BEGIN Data shown

==> src/rsm_pkg.sv <==
// Purpose: shared constants and carriers of the radio serial master port
// Assumes: byte-wide special-function register access, 8-bit addresses
// Notes:   field positions are bit indices inside the 8-bit registers
package rsm_pkg;

  // register addresses on the special-function bus
  localparam logic [7:0] CFG_ADDR  = 8'h84;
  localparam logic [7:0] RATE_ADDR = 8'h85;
  localparam logic [7:0] DATA_ADDR = 8'h86;
  localparam logic [7:0] CTL_ADDR  = 8'hb0;

  // configuration register fields
  localparam int CFG_BUSY_BIT  = 7;
  localparam int CFG_MASTER_ENABLE_BIT = 6;
  localparam int CFG_CPHA_BIT  = 5;
  localparam int CFG_CPOL_BIT  = 4;
  localparam logic [3:0] CFG_LOW_VAL = 4'h7;

  // control register fields
  localparam int CTL_DONE_BIT = 7;
  localparam int CTL_WRITE_COLLISION_FLAG_BIT = 6;
  localparam int CTL_MODE_FAULT_FLAG_BIT = 5;
  localparam int CTL_RSVD_BIT = 4;
  localparam int CTL_NSS_HI   = 3;
  localparam int CTL_NSS_LO   = 2;
  localparam int CTL_TXE_BIT  = 1;
  localparam int CTL_EN_BIT   = 0;

  // reset values and encodings
  localparam logic [1:0] NSS_MODE_RESET = 2'h1;
  localparam logic [1:0] NSS_MODE_FAULT = 2'h1;
  localparam logic [7:0] RATE_RESET     = 8'h00;
  localparam logic [7:0] BYTE_ZERO      = 8'h00;
  localparam logic [2:0] LAST_BIT       = 3'h7;

  typedef struct packed {
    logic master_enable;
    logic clock_phase_sel;
    logic clock_idle_level;
  } rsm_cfg_s;

  typedef struct packed {
    logic       transfer_done_flag;
    logic       write_collision_flag;
    logic       mode_fault_flag;
    logic [1:0] select_mode_field;
    logic       port_enable;
  } rsm_ctl_s;

  typedef struct packed {
    logic       wr;
    logic       rd;
    logic [7:0] addr;
    logic [7:0] wdata;
  } rsm_sfr_req_s;

  typedef enum logic [0:0] {
    ST_IDLE  = 1'b0,
    ST_SHIFT = 1'b1
  } rsm_state_e;

endpackage

==> src/rsm_sync3.sv <==
// Purpose: three-stage pin synchroniser with agreement filter
// Assumes: inputs asynchronous to clock
// Notes:   output moves only when stages two and three agree
module rsm_sync3 #(
  parameter int         WIDTH     = 2,
  parameter logic [7:0] RESET_VAL = 8'h00
) (
  input  wire logic             clock,
  input  wire logic             nrst,
  input  wire logic [WIDTH-1:0] async_in,
  output logic      [WIDTH-1:0] sync_out
);

  if (WIDTH < 1 || WIDTH > 8) begin : g_chk
    $error("rsm_sync3: WIDTH must be 1 to 8");
  end

  logic [WIDTH-1:0] ff1_reg;
  logic [WIDTH-1:0] ff2_reg;
  logic [WIDTH-1:0] ff3_reg;
  logic [WIDTH-1:0] out_reg;
  logic [WIDTH-1:0] agree;
  logic [WIDTH-1:0] out_next;

  // per bit: follow stage three only where two and three match
  assign agree    = ~(ff2_reg ^ ff3_reg);
  assign out_next = (agree & ff3_reg) | (~agree & out_reg);
  assign sync_out = out_reg;

  // stage one feeds stage two only, nothing else reads it
  always_ff @(posedge clock or negedge nrst) begin
    if (!nrst) begin
      ff1_reg <= RESET_VAL[WIDTH-1:0];
      ff2_reg <= RESET_VAL[WIDTH-1:0];
      ff3_reg <= RESET_VAL[WIDTH-1:0];
      out_reg <= RESET_VAL[WIDTH-1:0];
    end else begin
      ff1_reg <= async_in;
      ff2_reg <= ff1_reg;
      ff3_reg <= ff2_reg;
      out_reg <= out_next;
    end
  end

endmodule

==> src/rsm_radio_spi_master_ctrl.sv <==
// Purpose: byte-wide serial master port towards the radio transceiver
// Assumes: one core_clock domain, special-function register strobes
// Notes:   three-wire master only; slave select is never driven here
// Operation
// busy bit high while a transfer runs
// master_enable selects master operation
// phase selects first or second edge centring
// idle level sets serial clock idle state
// config low nibble reads 0111, writes ignored
// sample input one cycle before bit end
// done flag set at transfer end, software clears
// data write while buffer full sets collision
// colliding write discarded, buffer kept
// select low plus mode 01 sets fault
// enabled interrupt from any sticky flag
// reserved control bit reads unspecified, write 0
// software programs select mode to 00
// accepted byte clears buffer-empty
// move into shift register sets buffer-empty
// port_enable turns the port on
// data write starts transfer, read returns receive
// clock rate is core clock over 2(rate+1)
// most significant bit first both directions
module rsm_radio_spi_master_ctrl (
  input  wire logic                 clock,
  input  wire logic                 nrst,
  input  wire rsm_pkg::rsm_sfr_req_s sfr_req,
  output logic      [7:0]           sfr_rdata,
  input  wire logic                 irq_enable,
  output logic                      spi_irq,
  output logic                      sck,
  output logic                      mosi,
  input  wire logic                 miso,
  input  wire logic                 nss_in_n
);

  // sticky flag update; a hardware set beats a software write of 0
  function automatic logic flag_upd(
    input logic cur,
    input logic set,
    input logic wr,
    input logic wbit
  );
    return set | (wr ? wbit : cur);
  endfunction

  rsm_pkg::rsm_cfg_s   cfg_reg;
  rsm_pkg::rsm_cfg_s   cfg_next;
  rsm_pkg::rsm_ctl_s   ctl_reg;
  rsm_pkg::rsm_ctl_s   ctl_next;
  rsm_pkg::rsm_state_e state_reg;
  rsm_pkg::rsm_state_e state_next;
  logic [7:0]          rate_reg;
  logic [7:0]          txbuf_reg;
  logic [7:0]          txbuf_next;
  logic                tx_empty_reg;
  logic                tx_empty_next;
  logic [7:0]          rxbuf_reg;
  logic [7:0]          rxbuf_next;
  logic [7:0]          shift_reg;
  logic [7:0]          shift_next;
  logic [7:0]          shifted;
  logic [7:0]          cnt_reg;
  logic [7:0]          cnt_next;
  logic                half_reg;
  logic                half_next;
  logic [2:0]          bit_reg;
  logic [2:0]          bit_next;
  logic                sck_reg;
  logic                sck_next;
  logic [7:0]          rdata_reg;
  logic [7:0]          rdata_next;
  logic [7:0]          rd_mux;
  logic [1:0]          pin_sync;
  logic                miso_s;
  logic                nss_s_n;
  logic                wr_cfg;
  logic                wr_rate;
  logic                wr_data;
  logic                wr_ctl;
  logic                active;
  logic                shifting;
  logic                half_end;
  logic                bit_end;
  logic                last_bit;
  logic                start;
  logic                accept;
  logic                done_set;
  logic                write_collision_flag_set;
  logic                mode_fault_flag_set;
  logic [7:0]          cfg_rd;
  logic [7:0]          ctl_rd;

  // pins from the radio pass the three-stage filter
  rsm_sync3 #(
    .WIDTH     (2),
    .RESET_VAL (8'h01)
  ) u_sync (
    .clock    (clock),
    .nrst     (nrst),
    .async_in ({miso, nss_in_n}),
    .sync_out (pin_sync)
  );

  assign miso_s  = pin_sync[1];
  assign nss_s_n = pin_sync[0];

  // write strobes per register
  assign wr_cfg  = sfr_req.wr && (sfr_req.addr == rsm_pkg::CFG_ADDR);
  assign wr_rate = sfr_req.wr && (sfr_req.addr == rsm_pkg::RATE_ADDR);
  assign wr_data = sfr_req.wr && (sfr_req.addr == rsm_pkg::DATA_ADDR);
  assign wr_ctl  = sfr_req.wr && (sfr_req.addr == rsm_pkg::CTL_ADDR);

  // port runs only with both master and port enable set
  assign active   = cfg_reg.master_enable & ctl_reg.port_enable;
  assign shifting = (state_reg == rsm_pkg::ST_SHIFT);

  // divider: each half of a bit lasts rate+1 cycles
  assign half_end = shifting && (cnt_reg == rate_reg);
  assign bit_end  = half_end & half_reg;
  assign last_bit = bit_end && (bit_reg == rsm_pkg::LAST_BIT);

  // a full buffer starts a byte when idle or right after the last bit
  assign start  = active & ~tx_empty_reg & (~shifting | last_bit);
  assign accept = wr_data & tx_empty_reg;

  // input bit enters at the bottom, msb leaves first
  assign shifted = {shift_reg[6:0], miso_s};

  // event sources for the sticky flags
  assign done_set = last_bit & active;
  assign write_collision_flag_set = wr_data & ~tx_empty_reg;
  assign mode_fault_flag_set = ~nss_s_n & cfg_reg.master_enable
                  & (ctl_reg.select_mode_field == rsm_pkg::NSS_MODE_FAULT);

  // sequencer: disabling the port aborts a byte at once
  always_comb begin
    state_next = state_reg;
    case (state_reg)
      rsm_pkg::ST_IDLE: begin
        if (start) begin
          state_next = rsm_pkg::ST_SHIFT;
        end
      end
      rsm_pkg::ST_SHIFT: begin
        if (!active) begin
          state_next = rsm_pkg::ST_IDLE;
        end else if (last_bit && !start) begin
          state_next = rsm_pkg::ST_IDLE;
        end
      end
      default: begin
        state_next = rsm_pkg::ST_IDLE;
      end
    endcase
  end

  // half-period counter and bit position
  always_comb begin
    cnt_next  = cnt_reg;
    half_next = half_reg;
    bit_next  = bit_reg;
    if (start || !shifting || !active) begin
      cnt_next  = rsm_pkg::BYTE_ZERO;
      half_next = 1'b0;
      bit_next  = 3'h0;
    end else if (half_end) begin
      cnt_next  = rsm_pkg::BYTE_ZERO;
      half_next = ~half_reg;
      bit_next  = half_reg ? bit_reg + 3'h1 : bit_reg;
    end else begin
      cnt_next  = cnt_reg + 8'h01;
    end
  end

  // shift path; sampling on the final cycle of each bit
  always_comb begin
    shift_next = shift_reg;
    rxbuf_next = rxbuf_reg;
    if (bit_end && active) begin
      shift_next = shifted;
    end
    if (done_set) begin
      rxbuf_next = shifted;
    end
    if (start) begin
      shift_next = txbuf_reg;
    end
  end

  // transmit buffer; a rejected write leaves it untouched
  always_comb begin
    txbuf_next    = txbuf_reg;
    tx_empty_next = tx_empty_reg;
    if (accept) begin
      txbuf_next    = sfr_req.wdata;
      tx_empty_next = 1'b0;
    end else if (start) begin
      tx_empty_next = 1'b1;
    end
  end

  // serial clock: idle level, toggled by half and phase while shifting
  always_comb begin
    if (state_next == rsm_pkg::ST_SHIFT) begin
      sck_next = cfg_reg.clock_idle_level ^ half_next ^ cfg_reg.clock_phase_sel;
    end else begin
      sck_next = cfg_reg.clock_idle_level;
    end
  end

  // configuration write; busy and low nibble are not writable
  always_comb begin
    cfg_next = cfg_reg;
    if (wr_cfg) begin
      cfg_next.master_enable    = sfr_req.wdata[rsm_pkg::CFG_MASTER_ENABLE_BIT];
      cfg_next.clock_phase_sel  = sfr_req.wdata[rsm_pkg::CFG_CPHA_BIT];
      cfg_next.clock_idle_level = sfr_req.wdata[rsm_pkg::CFG_CPOL_BIT];
    end
  end

  // control write and flag events; the reserved bit is not stored
  always_comb begin
    ctl_next = ctl_reg;
    ctl_next.transfer_done_flag = flag_upd(ctl_reg.transfer_done_flag, done_set,
      wr_ctl, sfr_req.wdata[rsm_pkg::CTL_DONE_BIT]);
    ctl_next.write_collision_flag = flag_upd(ctl_reg.write_collision_flag, write_collision_flag_set,
      wr_ctl, sfr_req.wdata[rsm_pkg::CTL_WRITE_COLLISION_FLAG_BIT]);
    ctl_next.mode_fault_flag = flag_upd(ctl_reg.mode_fault_flag, mode_fault_flag_set,
      wr_ctl, sfr_req.wdata[rsm_pkg::CTL_MODE_FAULT_FLAG_BIT]);
    if (wr_ctl) begin
      ctl_next.select_mode_field =
        sfr_req.wdata[rsm_pkg::CTL_NSS_HI:rsm_pkg::CTL_NSS_LO];
      ctl_next.port_enable = sfr_req.wdata[rsm_pkg::CTL_EN_BIT];
    end
  end

  // read images of the two mixed registers
  always_comb begin
    cfg_rd = rsm_pkg::BYTE_ZERO;
    cfg_rd[rsm_pkg::CFG_BUSY_BIT]  = shifting;
    cfg_rd[rsm_pkg::CFG_MASTER_ENABLE_BIT] = cfg_reg.master_enable;
    cfg_rd[rsm_pkg::CFG_CPHA_BIT]  = cfg_reg.clock_phase_sel;
    cfg_rd[rsm_pkg::CFG_CPOL_BIT]  = cfg_reg.clock_idle_level;
    cfg_rd[3:0] = rsm_pkg::CFG_LOW_VAL;
  end

  always_comb begin
    ctl_rd = rsm_pkg::BYTE_ZERO;
    ctl_rd[rsm_pkg::CTL_DONE_BIT] = ctl_reg.transfer_done_flag;
    ctl_rd[rsm_pkg::CTL_WRITE_COLLISION_FLAG_BIT] = ctl_reg.write_collision_flag;
    ctl_rd[rsm_pkg::CTL_MODE_FAULT_FLAG_BIT] = ctl_reg.mode_fault_flag;
    ctl_rd[rsm_pkg::CTL_RSVD_BIT] = 1'b0;
    ctl_rd[rsm_pkg::CTL_NSS_HI:rsm_pkg::CTL_NSS_LO] = ctl_reg.select_mode_field;
    ctl_rd[rsm_pkg::CTL_TXE_BIT]  = tx_empty_reg;
    ctl_rd[rsm_pkg::CTL_EN_BIT]   = ctl_reg.port_enable;
  end

  // read decode; unmapped addresses answer zero
  always_comb begin
    if (sfr_req.addr == rsm_pkg::CFG_ADDR) begin
      rd_mux = cfg_rd;
    end else if (sfr_req.addr == rsm_pkg::RATE_ADDR) begin
      rd_mux = rate_reg;
    end else if (sfr_req.addr == rsm_pkg::DATA_ADDR) begin
      rd_mux = rxbuf_reg;
    end else if (sfr_req.addr == rsm_pkg::CTL_ADDR) begin
      rd_mux = ctl_rd;
    end else begin
      rd_mux = rsm_pkg::BYTE_ZERO;
    end
  end

  // read data held until the next read strobe
  assign rdata_next = sfr_req.rd ? rd_mux : rdata_reg;

  // outputs; interrupt is a level while any flag stands and irq_enable is high
  assign sfr_rdata = rdata_reg;
  assign sck       = sck_reg;
  assign mosi      = shift_reg[7];
  assign spi_irq   = irq_enable & (ctl_reg.transfer_done_flag
                   | ctl_reg.write_collision_flag | ctl_reg.mode_fault_flag);

  // register file
  always_ff @(posedge clock or negedge nrst) begin
    if (!nrst) begin
      cfg_reg  <= '0;
      ctl_reg  <= '{1'b0, 1'b0, 1'b0, rsm_pkg::NSS_MODE_RESET, 1'b0};
      rate_reg <= rsm_pkg::RATE_RESET;
    end else begin
      cfg_reg  <= cfg_next;
      ctl_reg  <= ctl_next;
      rate_reg <= wr_rate ? sfr_req.wdata : rate_reg;
    end
  end

  // buffers and read data
  always_ff @(posedge clock or negedge nrst) begin
    if (!nrst) begin
      txbuf_reg    <= rsm_pkg::BYTE_ZERO;
      tx_empty_reg <= 1'b1;
      rxbuf_reg    <= rsm_pkg::BYTE_ZERO;
      rdata_reg    <= rsm_pkg::BYTE_ZERO;
    end else begin
      txbuf_reg    <= txbuf_next;
      tx_empty_reg <= tx_empty_next;
      rxbuf_reg    <= rxbuf_next;
      rdata_reg    <= rdata_next;
    end
  end

  // serial engine; clock idles low out of reset
  always_ff @(posedge clock or negedge nrst) begin
    if (!nrst) begin
      state_reg <= rsm_pkg::ST_IDLE;
      shift_reg <= rsm_pkg::BYTE_ZERO;
      cnt_reg   <= rsm_pkg::BYTE_ZERO;
      half_reg  <= 1'b0;
      bit_reg   <= 3'h0;
      sck_reg   <= 1'b0;
    end else begin
      state_reg <= state_next;
      shift_reg <= shift_next;
      cnt_reg   <= cnt_next;
      half_reg  <= half_next;
      bit_reg   <= bit_next;
      sck_reg   <= sck_next;
    end
  end

endmodule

END Data shown

Required work | Give back, verbatim, the lines from the top of the entries above through the line containing "localparam int CFG_BUSY_BIT".

Exercise response |
==> src/rsm_pkg.sv <==
// Purpose: shared constants and carriers of the radio serial master port
// Assumes: byte-wide special-function register access, 8-bit addresses
// Notes:   field positions are bit indices inside the 8-bit registers
package rsm_pkg;

  // register addresses on the special-function bus
  localparam logic [7:0] CFG_ADDR  = 8'h84;
  localparam logic [7:0] RATE_ADDR = 8'h85;
  localparam logic [7:0] DATA_ADDR = 8'h86;
  localparam logic [7:0] CTL_ADDR  = 8'hb0;

  // configuration register fields
  localparam int CFG_BUSY_BIT  = 7;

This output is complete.